▸ **Description of the task**
Restate word for word the line containing "end else if (wr_ok && (wa == rs2))" and all remaining lines of the entries below.

▸ **Material shown**
[config.mk]
export PLATFORM = sky130hd
export DESIGN_NAME = controlUnit
export DESIGN_NICKNAME = d
export VERILOG_FILES = /design/src/isaPkg.sv /design/src/ctrlPkg.sv /design/src/instrDecoder.sv /design/src/stepSequencer.sv /design/src/controlEncoder.sv /design/src/controlUnit.sv
export VERILOG_INCLUDE_DIRS = /design/src
export SDC_FILE = /design/constraint.sdc
export NUM_CORES = 1
export LEC_CHECK = 0
export BUFFER_PORTS_ARGS = -buffer_cell sky130_fd_sc_hd__buf_2
export CAP_MARGIN = 20
export CORE_ASPECT_RATIO = 0.9
export CORE_MARGIN = 3
export CORE_UTILIZATION = 34
export CTS_CLUSTER_SIZE = 14
export DETAILED_ROUTE_END_ITERATION = 12
export RECOVER_POWER = 25
export SLEW_MARGIN = 0
export SYNTH_ARGS = -nofsm -noshare
export SYNTH_HDL_FRONTEND = slang
export SYNTH_SLANG_ARGS = --single-unit
[constraint.sdc]
create_clock -name clk -period 5.2 [get_ports clk]
set_input_delay 1.04 -clock clk [delete_from_list [all_inputs] [get_ports clk]]
set_output_delay 1.04 -clock clk [all_outputs]
set_load 0.02 [all_outputs]
<file path="config.mk">
export PLATFORM = sky130hd
export DESIGN_NAME = riscv_hazard
export DESIGN_NICKNAME = d
export VERILOG_FILES = /design/src/source/riscv_pkg.sv /design/src/source/riscv_hazard.sv
export SDC_FILE = /design/constraint.sdc
export NUM_CORES = 1
export LEC_CHECK = 0
export BUFFER_PORTS_ARGS = -buffer_cell sky130_fd_sc_hd__buf_2
export CORE_AREA = 4 4 41 43
export DETAILED_ROUTE_END_ITERATION = 8
export DIE_AREA = 0 0 45 47
export PLACE_DENSITY = 0.79
export SYNTH_ARGS = -nofsm -noshare
export SYNTH_HDL_FRONTEND = slang
export SYNTH_SLANG_ARGS = --single-unit
</file>
<file path="constraint.sdc">
create_clock -name vclk -period 1.9
set_input_delay 0.38 -clock vclk [all_inputs]
set_output_delay 0.38 -clock vclk [all_outputs]
set_load 0.005 [all_outputs]
</file>
===== src/source/cpu_params.svh =====
`ifndef CPU_PARAMS_SVH
`define CPU_PARAMS_SVH

// datapath and pc width
`define XLEN        32

// architectural register file
`define REG_ADDR_W  5
`define NUM_REGS    32

// instruction memory, word addressed
`define IMEM_DEPTH  64
`define IMEM_ADDR_W 6

// byte step per instruction
`define PC_STEP     4

// all-zero word halts fetch
`define STOP_WORD   32'h0000_0000

`endif


===== src/source/cpu_pkg.sv =====
package cpu_pkg;

    // major opcodes of the supported RV32I subset
    typedef enum logic [6:0] {
        OPC_OP     = 7'b0110011,
        OPC_OP_IMM = 7'b0010011,
        OPC_LUI    = 7'b0110111
    } opcode_t;

    // alu operations, low values follow funct3 ordering
    typedef enum logic [3:0] {
        ALU_ADD    = 4'd0,
        ALU_SLL    = 4'd1,
        ALU_SLT    = 4'd2,
        ALU_SLTU   = 4'd3,
        ALU_XOR    = 4'd4,
        ALU_SRL    = 4'd5,
        ALU_OR     = 4'd6,
        ALU_AND    = 4'd7,
        ALU_SUB    = 4'd8,
        ALU_SRA    = 4'd13,
        // lui, result is operand b
        ALU_PASS_B = 4'd15
    } alu_op_t;

endpackage


===== src/source/reg_file.sv =====
`timescale 1ns/1ps
`include "cpu_params.svh"

module reg_file (
    input  logic                   clk,
    input  logic                   rstn,
    input  logic [`REG_ADDR_W-1:0] rs1,
    input  logic [`REG_ADDR_W-1:0] rs2,
    output logic [`XLEN-1:0]       rd1,
    output logic [`XLEN-1:0]       rd2,
    input  logic                   we,
    input  logic [`REG_ADDR_W-1:0] wa,
    input  logic [`XLEN-1:0]       wd
);

    logic [`XLEN-1:0] regs [`NUM_REGS];
    logic             wr_ok;

    // x0 is never written
    assign wr_ok = we && (wa != '0);

    always_ff @(posedge clk or negedge rstn) begin
        if (!rstn) begin
            for (int i = 0; i < `NUM_REGS; i++) begin
                regs[i] <= '0;
            end
        end else if (wr_ok) begin
            regs[wa] <= wd;
        end
    end

    // write-through for a same-cycle write
    always_comb begin
        if (rs1 == '0) begin
            rd1 = '0;
        end else if (wr_ok && (wa == rs1)) begin
            rd1 = wd;
        end else begin
            rd1 = regs[rs1];
        end
    end

    always_comb begin
        if (rs2 == '0) begin
            rd2 = '0;
        end else if (wr_ok && (wa == rs2)) begin
            rd2 = wd;
        end else begin
            rd2 = regs[rs2];
        end
    end

endmodule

▸ **Answer section**
        end else if (wr_ok && (wa == rs2)) begin
            rd2 = wd;
        end else begin
            rd2 = regs[rs2];
        end
    end

endmodule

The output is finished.